日本ではなぜ性教育が「危険視」されてしまうのか(写真:msv/PIXTA
 アメリカで中絶をめぐる激しい議論が巻き起こっている。きっかけとなったのは、人工中絶の権利を認めるアメリ最高裁の判決「ロー対ウェイド裁判」が覆る可能性があるという情報が漏えいしたことだ。近く最高裁の最終意見が出るとみられる中、アメリカでは著名人も巻き込んだ「プロチョイス(人工中絶擁護派)」と「プロライフ(中絶反対派)」の戦いが激しくなっている。

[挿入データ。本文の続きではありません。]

**src/rtl/imm_gen_pipe.sv**
```systemverilog
// rtl/imm_gen_pipe.sv - pipelined I/S/B/J/U immediate generator with pc+imm target and 2-entry skid buffer.
// Optional Z-type (CSR uimm) decode on imm_sel 101 is enabled by defining IMM_ZTYPE_EN.
module imm_gen_pipe #(
  parameter int XLEN   = 32,
  parameter int PC_REL = 1
) (
  input  logic            clk,
  input  logic            rst_n,
  input  logic            in_valid,
  output logic            in_ready,
  input  logic [2:0]      imm_sel,
  input  logic [24:0]     instr,
  input  logic [XLEN-1:0] pc,
  output logic            out_valid,
  input  logic            out_ready,
  output logic [XLEN-1:0] imm,
  output logic [XLEN-1:0] target,
  output logic            illegal
);

  if (XLEN != 32 && XLEN != 64) begin : g_bad_xlen
    $error("imm_gen_pipe: XLEN must be 32 or 64");
  end

  logic [31:0]     ins;
  logic [31:0]     imm32;
  logic            new_illegal;
  logic [XLEN-1:0] new_imm;
  logic [XLEN-1:0] new_target;

  // Re-align to instruction bit numbering so the field slices read like the ISA.
  assign ins = {instr, 7'b0};

  always_comb begin
    imm32       = '0;
    new_illegal = 1'b0;
    case (imm_sel)
      3'b000:  imm32 = {{20{ins[31]}}, ins[31:20]};
      3'b001:  imm32 = {{20{ins[31]}}, ins[31:25], ins[11:7]};
      3'b010:  imm32 = {{12{ins[31]}}, ins[19:12], ins[20], ins[30:21], 1'b0};
      3'b011:  imm32 = {{20{ins[31]}}, ins[7], ins[30:25], ins[11:8], 1'b0};
      3'b100:  imm32 = {ins[31:12], 12'b0};
`ifdef IMM_ZTYPE_EN
      3'b101:  imm32 = {27'b0, ins[19:15]};
`endif
      default: new_illegal = 1'b1;
    endcase
  end

  // Every 32-bit form is already correctly signed at bit 31, so one extension covers all types.
  if (XLEN == 64) begin : g_x64
    assign new_imm = {{32{imm32[31]}}, imm32};
  end else begin : g_x32
    assign new_imm = imm32;
  end

  if (PC_REL != 0) begin : g_pc_rel
    assign new_target = pc + new_imm;
  end else begin : g_no_pc_rel
    assign new_target = '0;
  end

  logic            o_valid_q, o_valid_d;
  logic [XLEN-1:0] o_imm_q, o_imm_d;
  logic [XLEN-1:0] o_target_q, o_target_d;
  logic            o_illegal_q, o_illegal_d;
  logic            s_valid_q, s_valid_d;
  logic [XLEN-1:0] s_imm_q, s_imm_d;
  logic [XLEN-1:0] s_target_q, s_target_d;
  logic            s_illegal_q, s_illegal_d;
  logic            in_fire;
  logic            o_free;

  assign in_ready = ~s_valid_q;
  assign in_fire  = in_valid & in_ready;
  assign o_free   = ~o_valid_q | out_ready;

  always_comb begin
    o_valid_d   = o_valid_q;
    o_imm_d     = o_imm_q;
    o_target_d  = o_target_q;
    o_illegal_d = o_illegal_q;
    s_valid_d   = s_valid_q;
    s_imm_d     = s_imm_q;
    s_target_d  = s_target_q;
    s_illegal_d = s_illegal_q;
    if (s_valid_q) begin
      if (out_ready) begin
        o_valid_d   = 1'b1;
        o_imm_d     = s_imm_q;
        o_target_d  = s_target_q;
        o_illegal_d = s_illegal_q;
        s_valid_d   = 1'b0;
      end
    end else begin
      if (out_ready) begin
        o_valid_d = 1'b0;
      end
      if (in_fire) begin
        if (o_free) begin
          o_valid_d   = 1'b1;
          o_imm_d     = new_imm;
          o_target_d  = new_target;
          o_illegal_d = new_illegal;
        end else begin
          s_valid_d   = 1'b1;
          s_imm_d     = new_imm;
          s_target_d  = new_target;
          s_illegal_d = new_illegal;
        end
      end
    end
  end

  always_ff @(posedge clk) begin
    if (!rst_n) begin
      o_valid_q   <= 1'b0;
      o_imm_q     <= '0;
      o_target_q  <= '0;
      o_illegal_q <= 1'b0;
      s_valid_q   <= 1'b0;
      s_imm_q     <= '0;
      s_target_q  <= '0;
      s_illegal_q <= 1'b0;
    end else begin
      o_valid_q   <= o_valid_d;
      o_imm_q     <= o_imm_d;
      o_target_q  <= o_target_d;
      o_illegal_q <= o_illegal_d;
      s_valid_q   <= s_valid_d;
      s_imm_q     <= s_imm_d;
      s_target_q  <= s_target_d;
      s_illegal_q <= s_illegal_d;
    end
  end

  assign out_valid = o_valid_q;
  assign imm       = o_imm_q;
  assign target    = o_target_q;
  assign illegal   = o_illegal_q;

endmodule

```
**config.mk**
```make
export PLATFORM = sky130hd
export DESIGN_NAME = imm_gen_pipe
export DESIGN_NICKNAME = d
export VERILOG_FILES = /design/src/rtl/imm_gen_pipe.sv
export SDC_FILE = /design/constraint.sdc
export NUM_CORES = 1
export LEC_CHECK = 0
export ABC_AREA = 1
export BUFFER_PORTS_ARGS = -buffer_cell sky130_fd_sc_hd__buf_2
export CAP_MARGIN = 20
export CORE_MARGIN = 1
export CORE_UTILIZATION = 50
export CTS_CLUSTER_SIZE = 30
export DETAILED_ROUTE_END_ITERATION = 7
export HOLD_SLACK_MARGIN = 0.08
export PLACE_DENSITY = 0.71
export SYNTH_ARGS = -nofsm -noshare
export SYNTH_HDL_FRONTEND = slang
export SYNTH_SLANG_ARGS = --single-unit
```
**constraint.sdc**
```tcl
create_clock -name clk -period 2.42 [get_ports clk]
set_input_delay 0.121 -clock clk [delete_from_list [all_inputs] [get_ports clk]]
set_output_delay 0.121 -clock clk [all_outputs]
set_load 0.03 [all_outputs]
```
# After elaboration in Yosys (flattened, before gate mapping)
# Index checks and enable logic that the tools add are counted.
[classes]
addsub = 1
eq_ne = 5
mux = 23
bitwise_logic = 5
reduce_logical = 6
[ops]
columns = ["cell", "n"]
rows = [
  ["32-bit two-way mux", 8],
  ["32-bit case mux with 5 select lines", 1],
  ["32-bit adder", 1],
  ["1-bit two-way mux", 14],
  ["3-bit by 2-bit == test with 1-bit output, second input constant", 2],
  ["3-bit AND reduction", 2],
  ["5-bit OR reduction", 1],
  ["2-bit nonzero test", 2],
  ["3-bit by 1-bit == test with 1-bit output, second input constant", 1],
  ["3-bit == test, second input constant", 1],
  ["3-bit logical NOT", 1],
  ["1-bit NOT", 3],
  ["2-bit inequality test, second input constant", 1],
  ["1-bit bitwise AND", 1],
  ["1-bit bitwise OR", 1],
]
[word_totals]
register_bits = 132
input_bits = 64
out_inout_bits = 67
elab_cells = 48

# Depth between registers and ports, before layout
# Gate-level depths: netlist (run 1).
[logic_depth]
ltp_word = 6
mapped_depth = 19
depth_no_buf = 19

# Worst setup path after synthesis (run 1)
# OpenSTA, ideal clock, no wires.
[synth_path]
path_kind = "input port to flip-flop"
from = "in imm_sel[2]"
to = "reg o_target_q[20] (netlist: target[20])"
arrival_ps = 2100
required_time_ps = 2286
setup_slack_ps = 186
cell_stages = 17
cell_sequence = "buf_2 > inv_1 > nand2_1 > o21ai_0 > ha_1 > inv_1 > fa_1 > inv_1 > nand3_1 > nand2_1 > nand3_1 > nand3_1 > nand3_1 > nand3_1 > nand3_1 > nand2_1 > a21oi_1"
[synth_between]
elab_chain_len = 6
word_cells_on_any_way = 10
[synth_lines]
columns = ["item", "line", "rtl"]
rows = [
  ["start, declared", "11", "input logic [2:0] imm_sel,"],
  ["3-bit == test, or another cell as far along", "37", "case (imm_sel)"],
  ["32-bit case mux with 5 select lines (*)", "37", ""],
  ["via imm32[0]", "26", "logic [31:0] imm32;"],
  ["32-bit adder (*)", "58", "assign new_target = pc + new_imm;"],
  ["32-bit two-way mux (*)", "100", "if (o_free) begin"],
  ["32-bit two-way mux (*)", "99", "if (in_fire) begin"],
  ["32-bit two-way mux (*)", "87", "if (s_valid_q) begin"],
  ["end signal, assigned", "128", "o_target_q <= o_target_d;"],
  ["end, declared", "65", "logic [XLEN-1:0] o_target_q, o_target_d;"],
]
# Mark *: on every way through the listed nets, which the timed path passes. The rest lies on a longest branch. The select of a mux whose other input is x is not followed.
# A chain may end at the register's enable or synchronous reset.

# Final worst setup path (run 1)
[layout_path]
from = "in instr[0]"
to = "reg o_target_q[23] (netlist: target[23])"
[layout_between]
elab_chain_len = 5
[layout_lines]
columns = ["item", "line", "rtl"]
rows = [
  ["start, declared", "12", "input logic [24:0] instr,"],
  ["32-bit case mux with 5 select lines", "37", ""],
  ["via imm32[11]", "26", ""],
  ["32-bit adder", "58", ""],
  ["32-bit two-way mux", "100", ""],
  ["32-bit two-way mux", "99", ""],
  ["32-bit two-way mux", "87", ""],
]
# The timed path passes the listed nets, and every way through them passes these cells. The select of a mux whose other input is x is not followed.

==> run summary, run 1 <==
most frequent cells in the layout: 330 x nand2_1, 181 x inv_1, 154 x nor2_1
maximum VDD drop: 0.5261 mV
critical path's most frequent cell: nand2_1
syn avg cell area: 6.202 µm²
Initial Utilization: 51.77%
Worst Tran Pin Value: 0.9114 ns
DRC errors left: 0
die area: 16420 µm²
# setup viols final: 0
hold depth: 4
setup ws final: 0.1327 ns
Synth warnings: 0
Slew headroom: 39.24%
CP Capture Type: register
max-slew violation count: 0
net count after synthesis: 1379
Post-Layout Cell Count: 1714
total iterations of the first detailed-routing run: 5
gr ovfl total: 0
CTS Sinks: 132
Inserted Clock Buffers: 17
Die X: 128.2 µm
Top Layer Used: met4
Worst path max stage delay: 0.58 ns
worst flop-to-flop path endpoint: s_target_q[16]
reg2reg setup slack: 0.64 ns
Cell variety after synth: 34
commonest non-fill, non-tap cell in the layout: nand2_1
largest net degree at the start of global routing: 80
CP max stage cell: dlygate4sd3_1
setup TNS: 0 ns
H-tree levels: 4
share of cells above drive strength 1: 20.56%
flops & latches, synth: 132
placed insts: 1677
clock slew at reported path FFs: 0.06 ns
Syn Std Cell Area: 7958 µm²
CP Class: input pin to register
Worst-Skew Late Latency: 0.44 ns
Post-Place Worst Slack: -0.3414 ns
cell count after synthesis: 1283
Worst Path Arrival: 2.61 ns
WL met3: 1523 µm
global-route wire length before repair: 41570 µm
LEAKAGE: 5.668 nW
Vias: 8880
reg2reg path depth: 7
Max clock buf depth: 2
Peak Freq: 437.2 MHz
launch point of the worst reg-to-reg path: s_valid_q
met2 routed WL: 12010 µm
metal1 wirelength: 12150 µm
status: completed
Ant. Diodes: 0
required time worst endpoint: 2.75 ns
min-delay worst type: input pin to register
dpl hpwl: 18980 µm
CP startpoint: instr[0]
Tcrit/Tclk final: 94.52%
Antenna Violating Nets Remaining: 0
die height: 128.2 µm
Rows: 45
hold path start: pc[0]
RSZ-0062 raised after global routing: yes
maxcap violations: 0
hold path endpoint: s_target_q[0]
Area Overhead vs Synth: 27.72%
CTS tree: yes
Cell Pwr Density: 681.1 nW/µm²
CTS Root Buffer Type: clkbuf_16
CP max FO: 4
endpoints failing hold: 0
Final nets: 1586
gr usage total: 33.24%
sequential area share after synthesis: 33.21%
critical path startpoint category: input pin
gpl congestion: 0.9483
wire per inst: 15.32 µm
Post-CTS Setup Bufs: 0
number of DRC markers in iteration 0: 771
vias in the first global route: 8031
Critical Path, Cell by Cell: buf_2, dlygate4sd3_1, nand3_1, nand2_1, ha_4, nand2_1, nor2_1, and2_0, nand2_2, nand2_2, nand2_1, nand3_1, nand3_1, nand2_1, a21oi_2
vias per inst: 5.181
IO Pins: 131
total core area: 15370 µm²
# port buffers: 130
Tmin final: 2.287 ns
Final Skew: 0.007616 ns
WL final: 26260 µm
initial antenna violation count: 0
per-layer routing:
metal	up-vias	global-route usage, %
met4	0	11.83
met2	310	53.20
met3	35	4.341
li1	4499	-
met1	4036	45.81
met5	-	0
logic make-up (layout without fill, tap and decap cells):
family	count (synthesis)	count (layout)	share of synthesized area [%]
XOR/XNOR	16	16	1.761
flip-flops	132	132	33.21
buffers and inverters	249	469	12.41
AO/OA/AOI/OAI	279	279	18.62
adder cells (fa/ha/maj)	32	32	5.126
AND/OR/NAND/NOR	575	575	28.88
power breakdown:
group          total [mW]  leakage (nW)  internal, mW  switching, mW
registers            2.40          1.08          2.32         0.0795
logic                1.82          4.30         0.668           1.15
clock network        2.70         0.283          1.57           1.13
worst max-delay path by stage:
stage / end / cells after the start
finish: target[23] / 15
global route: s_target_q[29] / 20
CTS: target[16] / 18
detailed placement: target[16] / 18
global placement: target[16] / 18
floorplan: target[20] / 17
metrics by stage:
stage	hold slack (ns)	total power, mW	util (%)	area, µm²
3_5_place_dp	0.3997	4.225	61.64	9475
3_3_place_gp	0.4029	4.213	61.64	9475
5_1_grt	0.1384	7.231	66.12	10160
4_1_cts	0.09738	6.911	65.89	10130
6_report	0.1149	6.922	66.12	10160
2_1_floorplan	0.2961	3.540	-	7958
state kept, by name, indices dropped and copies added, names as in the netlist:
register,flops
s_illegal_q,1
s_target_q,32
target,32
s_valid_q,1
s_imm_q,32
illegal,1
out_valid,1
imm,32
what timing repair did:
item | in CTS | in global routing
hold endpoints to repair | 4 | 0
resized for setup | 0 | 11
setup endpoints to repair | 0 | 27
hold buffers | 5 | 0
synth_stat cells (all sizes together):
master	instances	area, µm²
nand2	340	1294
a31oi	3	18.77
dfxtp	132	2643
buf	33	172.7
nor3	6	35.03
xor2	14	122.6
clkbuf	26	98.84
inv	190	715.7
a211oi	4	30.03
a21oi	139	706.9
o211ai	18	135.1
nand4	3	18.77
fa	1	20.02
a22oi	1	7.510
ha	31	387.9
a21boi	1	7.510
xnor2	2	17.52
o21ai	109	545.5
nor2	159	604.3
and2	1	6.260
o21bai	3	22.52
a21o	1	7.510
nand3	66	340.3
worst max-delay path: cells and delay by family:
kind | cells | cell delay, ns
compound gates | 1 | 0.06
fa+ha+maj | 1 | 0.35
simple gates | 11 | 1.37
buf+inv | 2 | 0.70
final cells by class:
class / instances / area [µm²]
timing repair buffer: 247 / 1567
clock inverter: 14 / 162.7
tap: 211 / 264.0
inverter: 190 / 715.7
fill: 1483 / 5207
sequential: 132 / 2644
clock buffer: 18 / 439.2
multi-input combinational: 902 / 4372
(Power assumes the default switching activity.)
==> run 2, diff against run 1 <==
Settings changed: CORE_MARGIN 1 to 5, CORE_UTILIZATION 50 to 45, PLACE_DENSITY 0.71 to 0.65.
==> run 2 against run 1 <==
Compared with the run above: via count down 2.1%; setup slack improved by 0.056 ns; fmax up 2.5%; die area grew 24%; combinational power hardly changed; utilization is 7.5 points lower; non-clock buffer count up 3; clock skew is 0.0080 ns higher; critical path type unchanged; critical endpoint is now target[27].
==> run summary, run 2 (same netlist as run 1, synthesis figures left out) <==
max-slew violation count: 0 (unchanged)
initial antenna violation count: 0 (unchanged)
Final nets: 1589 (was 1586)
launch point of the worst reg-to-reg path: s_valid_q (unchanged)
setup TNS: 0 ns (unchanged)
Top Layer Used: met4 (unchanged)
Tcrit/Tclk final: 92.22% (was 94.52%)
most frequent cells in the layout: 332 x nand2_1, 181 x inv_1, 155 x nor2_1 (was 330 x nand2_1, 181 x inv_1, 154 x nor2_1)
Antenna Violating Nets Remaining: 0 (unchanged)
share of cells above drive strength 1: 20.32% (was 20.56%)
# port buffers: 130 (unchanged)
Worst Tran Pin Value: 0.6656 ns (was 0.9114 ns)
LEAKAGE: 5.677 nW (was 5.668 nW)
Worst-Skew Late Latency: 0.43 ns (was 0.44 ns)
Die X: 143.0 µm (was 128.2 µm)
CTS Sinks: 132 (unchanged)
H-tree levels: 4 (unchanged)
CP Class: input pin to register (unchanged)
final core occ: 58.61% (was 66.12%)
Cell Pwr Density: 655.3 nW/µm² (was 681.1 nW/µm²)
placed insts: 1694 (was 1677)
largest net degree at the start of global routing: 66 (was 80)
die height: 143.0 µm (was 128.2 µm)
vias in the first global route: 7894 (was 8031)
Tmin final: 2.232 ns (was 2.287 ns)
RSZ-0062 raised after global routing: no (was yes)
Peak Freq: 448.1 MHz (was 437.2 MHz)
global-route wire length before repair: 42210 µm (was 41570 µm)
total iterations of the first detailed-routing run: 5 (unchanged)
design area: 10140 µm² (was 10160 µm²)
gpl congestion: 0.9577 (was 0.9483)
number of DRC markers in iteration 0: 766 (was 771)
worst flop-to-flop path endpoint: target[8] (was s_target_q[16])
commonest non-fill, non-tap cell in the layout: nand2_1 (unchanged)
reg2reg path depth: 8 (was 7)
maximum VDD drop: 0.4959 mV (was 0.5261 mV)
IO Pins: 131 (unchanged)
CP Capture Type: register (unchanged)
required time worst endpoint: 2.72 ns (was 2.75 ns)
WL met3: 1580 µm (was 1523 µm)
reg2reg setup slack: 0.61 ns (was 0.64 ns)
endpoints failing hold: 0 (unchanged)
Inserted Clock Buffers: 17 (unchanged)
total core area: 17300 µm² (was 15370 µm²)
status: completed (unchanged)
critical path startpoint category: input pin (unchanged)
DRC errors left: 0 (unchanged)
metal1 wirelength: 12350 µm (was 12150 µm)
CP startpoint: instr[14] (was instr[0])
gr usage total: 26.42% (was 33.24%)
maxcap violations: 0 (unchanged)
wire per inst: 15.67 µm (was 15.32 µm)
clock slew at reported path FFs: 0.06 ns (about the same)
Initial Utilization: 46.01% (was 51.77%)
gr ovfl total: 0 (unchanged)
CP max FO: 5 (was 4)
Ant. Diodes: 0 (unchanged)
Rows: 48 (was 45)
die area: 20440 µm² (was 16420 µm²)
Vias: 8691 (was 8880)
Area Overhead vs Synth: 27.39% (was 27.72%)
Placed Area: 9528 µm² (was 9475 µm²)
vias per inst: 5.021 (was 5.181)
dpl hpwl: 20090 µm (was 18980 µm)
Slew headroom: 55.63% (was 39.24%)
critical path capture point: target[27] (was target[23])
CTS tree: yes (unchanged)
CTS Root Buffer Type: clkbuf_16 (unchanged)
WL final: 27120 µm (was 26260 µm)
Post-Layout Cell Count: 1731 (was 1714)
min-delay worst type: input pin to register (unchanged)
Final Skew: 0.01563 ns (was 0.007616 ns)
met2 routed WL: 12270 µm (was 12010 µm)
Max clock buf depth: 2 (unchanged)
# setup viols final: 0 (unchanged)
Worst Path Arrival: 2.53 ns (was 2.61 ns)
[run 2: cell count changes in the layout (fill, tap and decap cells not counted), sizes merged]
| cell | previous run | this run |
|---|---|---|
| clkbuf | 18 | 19 |
| clkinvlp | 4 | 2 |
| bufinv | 2 | 0 |
| clkinv | 0 | 6 |
| inv | 198 | 195 |
| buf | 242 | 245 |
[run 2: how the worst min path moves through the flow]
| stage | from | end | slack [ns] | cells after the start |
|---|---|---|---|---|
| floorplan | out_ready | s_valid_q | 0.30 | 3 |
| global placement | out_ready | s_valid_q | 0.42 | 4 |
| detailed placement | out_ready | s_valid_q | 0.42 | 4 |
| CTS | pc[0] | s_target_q[0] | 0.15 | 4 |
| global route | instr[0] | s_imm_q[11] | 0.18 | 4 |
| finish | pc[0] | s_target_q[0] | 0.16 | 4 |
[run 2: routing by layer]
layer	GRT usage (%)	vias to the layer above
met3	3.818	43
li1	-	4494
met4	10.91	0
met1	36.15	3890
met5	0	-
met2	41.84	264
[run 2: final cells by class]
| class | count | area (µm²) |
|---|---|---|
| well taps | 225 | 281.5 |
| repair buffers | 250 | 1602 |
| inverters | 190 | 715.7 |
| fillers | 1725 | 7159 |
| clock inverters | 13 | 98.84 |
| flip-flops and latches | 132 | 2644 |
| clock buffers | 19 | 442.9 |
| multi-input cells | 902 | 4353 |
[run 2: worst max-delay path, cell delays in order]
cell and delay [ns]:
buf_2 0.12, dlygate4sd3_1 0.57, nand3_1 0.11, nand2_1 0.14, ha_1 0.40, nand2_1 0.12
nor2_1 0.20, inv_1 0.08, nor3_1 0.18, nand2_1 0.13, nand3_1 0.13, nand3_1 0.08
nand2_1 0.10, a21oi_1 0.06
[run 2: through the flow]
step	hold slack (ns)	total power, mW	setup WS (ns)
final	0.1629	6.643	0.1883
after global routing	0.1757	6.984	0.003312
after CTS	0.1462	6.669	0.1630
after detailed placement	0.4193	4.239	-0.2668
after global placement	0.4156	4.231	-0.2455
after floorplan	0.2961	3.540	0.1864
[run 2: power breakdown]
group	leakage (nW)	total, mW	switching, mW	internal [mW]
clock	0.266	2.42	1.07	1.35
sequential	1.08	2.40	0.0748	2.32
combinational	4.33	1.83	1.16	0.666
[run 2: what timing repair did]
action,4_1_cts,5_1_grt
gates resized for setup,0,7
hold buffers,5,0
setup buffers,0,0
endpoints found under the setup margin,0,11
hold endpoints to repair,4,0
==> run 3, diff against run 2 <==
Settings changed: RECOVER_POWER set to 50.
==> run 3 against run 2 <==
Compared with the run above: combinational power decreased by 2%; highest routed layer unchanged; via count is essentially flat; sequential cell count unchanged; clock-buffer cell count stayed put; largest power group unchanged; global-route usage unchanged; register-to-register slack got worse by 0.33 ns.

 一方、日本では人工中絶には配偶者の同意が必要とする母体保護法に対する批判が強まっている。アメリカを含む多くの国では、女性が妊娠、出産、中絶など性や子どもを産むことを選択・決定できる「リプロダクティブ・ヘルス/ライツ(性と生殖に関する健康と権利)」が認められているが、日本ではまだこの意識は低いと言わざるをえない。
 アメリカでの論争はけっして日本人に関係がないことではない。本稿では日本でリプロダクティブ・ヘルス/ライツに対する理解や議論が深まらない理由が、性教育を毛嫌いする教育現場にある可能性について、作家の阿古真理氏が論じる。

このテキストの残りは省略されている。